Return multiple outputs from a step

Use Annotated to return multiple outputs from a step and name them for easy retrieval and dashboard display.

You can use the Annotated type to return multiple outputs from a step and give each output a name. Naming your step outputs will help you retrieve the specific artifact later and also improves the readability of your pipeline's dashboard.

from typing import Annotated, Tuple

import pandas as pd
from zenml import step


@step
def clean_data(
    data: pd.DataFrame,
) -> Tuple[
    Annotated[pd.DataFrame, "x_train"],
    Annotated[pd.DataFrame, "x_test"],
    Annotated[pd.Series, "y_train"],
    Annotated[pd.Series, "y_test"],
]:
    from sklearn.model_selection import train_test_split

    x = data.drop("target", axis=1)
    y = data["target"]

    x_train, x_test, y_train, y_test = train_test_split(x, y, test_size=0.2, random_state=42)
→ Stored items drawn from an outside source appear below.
`src/hdl/frd_pkg.sv`:
```
// Shared types and constants of the flag-bit run-length column image decoder.
package frd_pkg;

    localparam int BYTE_W     = 8;
    localparam int WIDTH_W    = 13;
    localparam int HEIGHT_W   = 11;
    localparam int INDEX_W    = 22;
    localparam int LEN_W      = 23;
    localparam int TOK_W      = 16;
    localparam int TCNT_W     = 5;
    localparam int RUNN_W     = 9;
    localparam int CFG_IDX_W  = 4;
    localparam int CFG_DATA_W = 16;
    localparam int SLOTS      = 4;
    localparam int SLOT_CNT_W = 3;

    localparam logic [WIDTH_W-1:0]  MAX_WIDTH    = 13'd4096;
    localparam logic [HEIGHT_W-1:0] MAX_HEIGHT   = 11'd1024;
    localparam logic [WIDTH_W-1:0]  RESET_WIDTH  = 13'd2160;
    localparam logic [HEIGHT_W-1:0] RESET_HEIGHT = 11'd360;

    localparam logic [CFG_IDX_W-1:0] CFG_IMAGE_WIDTH  = 4'd0;
    localparam logic [CFG_IDX_W-1:0] CFG_IMAGE_HEIGHT = 4'd1;

    typedef struct packed {
        logic [BYTE_W-1:0] stream_byte;
        logic              frame_start;
        logic              last_byte;
    } t_in_item;

    typedef struct packed {
        logic               plane;
        logic [INDEX_W-1:0] start_index;
        logic [LEN_W-1:0]   run_length;
        logic [BYTE_W-1:0]  pixel_value;
        logic               frame_done;
    } t_run;

    typedef struct packed {
        logic [CFG_IDX_W-1:0]  index;
        logic [CFG_DATA_W-1:0] value;
    } t_cfg_write;

endpackage

```
`src/hdl/frd_ifs.sv`:
```
// Valid/ready channel interfaces for compressed bytes, runs and register writes.
interface frd_in_if;
    import frd_pkg::*;
    logic     valid;
    logic     ready;
    t_in_item data;
    modport source (output valid, output data, input ready);
    modport sink   (input valid, input data, output ready);
endinterface

interface frd_run_if;
    import frd_pkg::*;
    logic valid;
    logic ready;
    t_run data;
    modport source (output valid, output data, input ready);
    modport sink   (input valid, input data, output ready);
endinterface

interface frd_cfg_if;
    import frd_pkg::*;
    logic       valid;
    logic       ready;
    t_cfg_write data;
    modport source (output valid, output data, input ready);
    modport sink   (input valid, input data, output ready);
endinterface

```
`src/hdl/flag_rle_column_image_decoder.sv`:
```
// Flag-bit run-length decoder: compressed bytes in, column-major run descriptors out.
//
// i_in carries one compressed byte per item with frame_start and last_byte flags.
// o_run carries one run descriptor per item: plane, start index, length, value and
// frame_done on the run that completes the top plane. i_cfg writes image_width
// (index 0) and image_height (index 1); it is ready out of reset and is to be written
// by the user only while idle, which the block does not enforce. A byte is held in
// the input register r_in, decoded there against the token and position state, and
// its runs are loaded into a four-entry result buffer that drives o_run. One byte is
// taken every cycle while each byte gives at most one run and o_run does not stall;
// a last byte gives up to four runs, which leave at one per cycle while o_run is
// ready, and a next byte with runs waits in the input register until the buffer
// holds no more than one run that is leaving. The loop that sets the rate is the
// position update from one byte to the next (remaining-pixel subtract and clip compare).
// When o_run stalls the buffer holds its runs; i_in keeps taking bytes that finish
// no token and stops at the first byte that has runs to add.
// Synchronous reset clears the token state, plane, position, the buffer and
// restores the size registers to 2160 by 360; i_in and i_cfg are not ready in reset.
module flag_rle_column_image_decoder (
    input  logic      i_clk,
    input  logic      i_rst_n,
    frd_in_if.sink    i_in,
    frd_run_if.source o_run,
    frd_cfg_if.sink   i_cfg
);
    import frd_pkg::*;

    logic [WIDTH_W-1:0]  r_width;
    logic [HEIGHT_W-1:0] r_height;
    logic [LEN_W-1:0]    r_size;
    logic [WIDTH_W-1:0]  w_cl;
    logic [HEIGHT_W-1:0] h_cl;
    logic [WIDTH_W+HEIGHT_W-1:0] size_full;

    logic     r_in_valid;
    t_in_item r_in;

    logic [TOK_W-1:0]   r_tok,   n_tok;
    logic [TCNT_W-1:0]  r_tcnt,  n_tcnt;
    logic               r_plane, n_plane;
    logic [INDEX_W-1:0] r_pos,   n_pos;
    logic               r_done,  n_done;

    t_run                  r_slot [SLOTS];
    logic [SLOT_CNT_W-1:0] r_slot_n;
    t_run                  slot_new [SLOTS];
    logic [SLOT_CNT_W-1:0] k_cnt;

    logic out_fire, advance;

    // effective state after an optional frame restart
    logic [TCNT_W-1:0]  c, c_m1, need, cnt_a;
    logic [TOK_W-1:0]   tb, tok_a;
    logic               p0, dn0;
    logic [INDEX_W-1:0] pos0;
    logic               flag, complete;
    logic [2:0]         shift;
    logic [23:0]        full, acc_k;
    logic [RUNN_W-1:0]  n_a, n_ae, n_b, n_ab;
    logic [BYTE_W-1:0]  pix_a, pix_b, byte_mask;

    logic [TCNT_W-1:0]  pm1, psh5;
    logic               pflag;
    logic [RUNN_W-1:0]  runc9;
    logic [TOK_W-1:0]   pshifted;
    logic [BYTE_W-1:0]  pmask;

    logic [LEN_W-1:0]   rem0, rem_a, rem_bc, rem_s, len_a, len_b;
    logic [INDEX_W-1:0] pos_a, pos_bc, pos_s;
    logic               ends_a, ends_b, switched_a, plane_a, done_a, plane_s, done_s;
    logic               has_a, has_b, has_f1, has_f2;
    t_run               cand [SLOTS];
    logic [SLOTS-1:0]   cand_v;

    function automatic logic run_ends(input logic [LEN_W-1:0] rem, input logic [RUNN_W-1:0] n);
        return (rem[LEN_W-1:RUNN_W] == '0) && (rem[RUNN_W-1:0] <= n);
    endfunction

    // configuration and plane size
    assign i_cfg.ready = i_rst_n;

    always_ff @(posedge i_clk) begin
        if (!i_rst_n) begin
            r_width  <= RESET_WIDTH;
            r_height <= RESET_HEIGHT;
        end else if (i_cfg.valid) begin
            unique case (i_cfg.data.index)
                CFG_IMAGE_WIDTH:  r_width  <= i_cfg.data.value[WIDTH_W-1:0];
                CFG_IMAGE_HEIGHT: r_height <= i_cfg.data.value[HEIGHT_W-1:0];
                default: ;
            endcase
        end
    end

    assign w_cl = (r_width == '0) ? WIDTH_W'(1) : (r_width > MAX_WIDTH) ? MAX_WIDTH : r_width;
    assign h_cl = (r_height == '0) ? HEIGHT_W'(1) :
                  (r_height > MAX_HEIGHT) ? MAX_HEIGHT : r_height;
    assign size_full = {{HEIGHT_W{1'b0}}, w_cl} * {{WIDTH_W{1'b0}}, h_cl};

    always_ff @(posedge i_clk) begin
        r_size <= size_full[LEN_W-1:0];
    end

    // handshakes
    assign o_run.valid = (r_slot_n != '0);
    assign o_run.data  = r_slot[0];
    assign out_fire    = o_run.valid && o_run.ready;
    assign advance     = r_in_valid && ((k_cnt == '0) || (r_slot_n == '0) ||
                         ((r_slot_n == SLOT_CNT_W'(1)) && out_fire));
    assign i_in.ready  = i_rst_n && (!r_in_valid || advance);

    always_ff @(posedge i_clk) begin
        if (!i_rst_n) begin
            r_in_valid <= 1'b0;
        end else if (i_in.ready) begin
            r_in_valid <= i_in.valid;
        end
    end

    always_ff @(posedge i_clk) begin
        if (i_in.valid && i_in.ready) begin
            r_in <= i_in.data;
        end
    end

    // token gathering for one byte
    always_comb begin
        c    = r_in.frame_start ? '0 : r_tcnt;
        tb   = r_in.frame_start ? '0 : r_tok;
        p0   = r_in.frame_start ? 1'b0 : r_plane;
        pos0 = r_in.frame_start ? '0 : r_pos;
        dn0  = r_in.frame_start ? 1'b0 : r_done;

        c_m1     = c - TCNT_W'(1);
        flag     = (c == '0) ? r_in.stream_byte[BYTE_W-1] : tb[c_m1[3:0]];
        need     = (flag ? TCNT_W'(17) : TCNT_W'(9)) - c;
        complete = !dn0 && (need <= TCNT_W'(8));
        shift    = 3'(TCNT_W'(8) - need);
        full     = {tb, r_in.stream_byte};
        acc_k    = full >> shift;
        n_a      = flag ? ({1'b0, acc_k[15:8]} + RUNN_W'(1)) : RUNN_W'(1);
        pix_a    = acc_k[7:0];

        // bits left over after a completed token start the next one
        byte_mask = (BYTE_W'(1) << shift) - BYTE_W'(1);
        if (complete) begin
            cnt_a = {2'b00, shift};
            tok_a = {8'd0, r_in.stream_byte & byte_mask};
        end else begin
            cnt_a = c + TCNT_W'(8);
            tok_a = full[TOK_W-1:0];
        end

        // partial token closed by the last byte
        pm1      = cnt_a - TCNT_W'(1);
        pflag    = tok_a[pm1[3:0]];
        runc9    = tok_a[8:0] & ~(RUNN_W'(1) << pm1[3:0]);
        psh5     = cnt_a - TCNT_W'(9);
        pshifted = tok_a >> psh5[2:0];
        pmask    = (BYTE_W'(1) << psh5[2:0]) - BYTE_W'(1);
        if (!pflag) begin
            n_b   = RUNN_W'(1);
            pix_b = tok_a[7:0];
        end else if (cnt_a <= TCNT_W'(9)) begin
            n_b   = {1'b0, runc9[7:0]} + RUNN_W'(1);
            pix_b = '0;
        end else begin
            n_b   = {1'b0, pshifted[7:0]} + RUNN_W'(1);
            pix_b = tok_a[7:0] & pmask;
        end
    end

    // run placement and clipping
    always_comb begin
        rem0 = (r_size > {1'b0, pos0}) ? (r_size - {1'b0, pos0}) : LEN_W'(1);
        n_ae = complete ? n_a : '0;
        n_ab = n_ae + n_b;

        has_a      = complete;
        ends_a     = has_a && run_ends(rem0, n_a);
        len_a      = ends_a ? rem0 : {{(LEN_W-RUNN_W){1'b0}}, n_a};
        switched_a = ends_a && !p0;
        if (switched_a) begin
            plane_a = 1'b1;
            pos_a   = '0;
            rem_a   = r_size;
            done_a  = 1'b0;
            pos_bc  = {{(INDEX_W-RUNN_W){1'b0}}, n_b};
            rem_bc  = r_size - {{(LEN_W-RUNN_W){1'b0}}, n_b};
        end else begin
            plane_a = p0;
            pos_a   = ends_a ? '0 : pos0 + {{(INDEX_W-RUNN_W){1'b0}}, n_ae};
            rem_a   = rem0 - {{(LEN_W-RUNN_W){1'b0}}, n_ae};
            done_a  = ends_a;
            pos_bc  = pos0 + {{(INDEX_W-RUNN_W){1'b0}}, n_ab};
            rem_bc  = rem0 - {{(LEN_W-RUNN_W){1'b0}}, n_ab};
        end

        has_b  = r_in.last_byte && !dn0 && !done_a && (cnt_a != '0);
        ends_b = has_b && run_ends(rem_a, n_b);
        len_b  = ends_b ? rem_a : {{(LEN_W-RUNN_W){1'b0}}, n_b};
        if (!has_b) begin
            plane_s = plane_a;
            pos_s   = pos_a;
            rem_s   = rem_a;
            done_s  = done_a;
        end else if (ends_b) begin
            plane_s = 1'b1;
            pos_s   = '0;
            rem_s   = r_size;
            done_s  = plane_a;
        end else begin
            plane_s = plane_a;
            pos_s   = pos_bc;
            rem_s   = rem_bc;
            done_s  = 1'b0;
        end

        has_f1 = r_in.last_byte && !dn0 && !done_s;
        has_f2 = has_f1 && !plane_s;

        cand[0] = '{plane: p0, start_index: pos0, run_length: len_a,
                    pixel_value: pix_a, frame_done: ends_a && p0};
        cand[1] = '{plane: plane_a, start_index: pos_a, run_length: len_b,
                    pixel_value: pix_b, frame_done: ends_b && plane_a};
        cand[2] = '{plane: plane_s, start_index: pos_s, run_length: rem_s,
                    pixel_value: '0, frame_done: plane_s};
        cand[3] = '{plane: 1'b1, start_index: '0, run_length: r_size,
                    pixel_value: '0, frame_done: 1'b1};
        cand_v  = {has_f2, has_f1, has_b, has_a};
    end

    // pack present runs to the front of the buffer
    always_comb begin
        k_cnt = '0;
        for (int i = 0; i < SLOTS; i++) begin
            slot_new[i] = '0;
        end
        for (int i = 0; i < SLOTS; i++) begin
            if (cand_v[i]) begin
                slot_new[k_cnt[1:0]] = cand[i];
                k_cnt = k_cnt + SLOT_CNT_W'(1);
            end
        end
    end

    // decoder state for the next byte
    always_comb begin
        n_tok   = tb;
        n_tcnt  = c;
        n_plane = p0;
        n_pos   = pos0;
        n_done  = dn0;
        if (!dn0) begin
            if (r_in.last_byte) begin
                n_tok   = '0;
                n_tcnt  = '0;
                n_plane = 1'b0;
                n_pos   = '0;
                n_done  = 1'b1;
            end else begin
                n_tok   = tok_a;
                n_tcnt  = cnt_a;
                n_plane = plane_a;
                n_pos   = pos_a;
                n_done  = done_a;
            end
        end
    end

    always_ff @(posedge i_clk) begin
        if (!i_rst_n) begin
            r_tok   <= '0;
            r_tcnt  <= '0;
            r_plane <= 1'b0;
            r_pos   <= '0;
            r_done  <= 1'b0;
        end else if (advance) begin
            r_tok   <= n_tok;
            r_tcnt  <= n_tcnt;
            r_plane <= n_plane;
            r_pos   <= n_pos;
            r_done  <= n_done;
        end
    end

    // result buffer: load a byte's runs, or shift one out
    always_ff @(posedge i_clk) begin
        if (!i_rst_n) begin
            r_slot_n <= '0;
        end else if (advance && (k_cnt != '0)) begin
            r_slot_n <= k_cnt;
        end else if (out_fire) begin
            r_slot_n <= r_slot_n - SLOT_CNT_W'(1);
        end
    end

    always_ff @(posedge i_clk) begin
        if (advance && (k_cnt != '0)) begin
            for (int i = 0; i < SLOTS; i++) begin
                r_slot[i] <= slot_new[i];
            end
        end else if (out_fire) begin
            for (int i = 0; i < SLOTS - 1; i++) begin
                r_slot[i] <= r_slot[i+1];
            end
        end
    end

endmodule

```
`src/flat_wrapper.sv`:
```
// flat-port wrapper written by rule: the top's interface ports become plain ports
module flag_rle_column_image_decoder_flat import frd_pkg::*;
  (i_clk, i_rst_n, i_in_valid, i_in_data, i_in_ready, o_run_valid, o_run_data, o_run_ready, i_cfg_valid, i_cfg_data, i_cfg_ready);
  frd_in_if i_in_i ();
  frd_run_if o_run_i ();
  frd_cfg_if i_cfg_i ();
  input  logic i_clk;
  input  logic i_rst_n;
  input wire logic [$bits(i_in_i.valid)-1:0] i_in_valid;
  input wire logic [$bits(i_in_i.data)-1:0] i_in_data;
  output wire logic [$bits(i_in_i.ready)-1:0] i_in_ready;
  output wire logic [$bits(o_run_i.valid)-1:0] o_run_valid;
  output wire logic [$bits(o_run_i.data)-1:0] o_run_data;
  input wire logic [$bits(o_run_i.ready)-1:0] o_run_ready;
  input wire logic [$bits(i_cfg_i.valid)-1:0] i_cfg_valid;
  input wire logic [$bits(i_cfg_i.data)-1:0] i_cfg_data;
  output wire logic [$bits(i_cfg_i.ready)-1:0] i_cfg_ready;
  assign i_in_i.valid = i_in_valid;
  assign i_in_i.data = i_in_data;
  assign i_in_ready = i_in_i.ready;
  assign o_run_valid = o_run_i.valid;
  assign o_run_data = o_run_i.data;
  assign o_run_i.ready = o_run_ready;
  assign i_cfg_i.valid = i_cfg_valid;
  assign i_cfg_i.data = i_cfg_data;
  assign i_cfg_ready = i_cfg_i.ready;
  flag_rle_column_image_decoder u_core (.i_clk(i_clk), .i_rst_n(i_rst_n), .i_in(i_in_i), .o_run(o_run_i), .i_cfg(i_cfg_i));
endmodule
```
    return x_train, x_test, y_train, y_test

In this code, the clean_data step takes a pandas DataFrame as input and returns a tuple of four elements: x_train, x_test, y_train, and y_test. Each element in the tuple is annotated with a specific name using the Annotated type.

Inside the step, we split the input data into features (x) and target (y), and then use train_test_split from scikit-learn to split the data into training and testing sets. The resulting DataFrames and Series are returned as a tuple, with each element annotated with its respective name.

By using Annotated, we can easily identify and retrieve specific artifacts later in the pipeline. Additionally, the names will be displayed on the pipeline's dashboard, making it more readable and understandable.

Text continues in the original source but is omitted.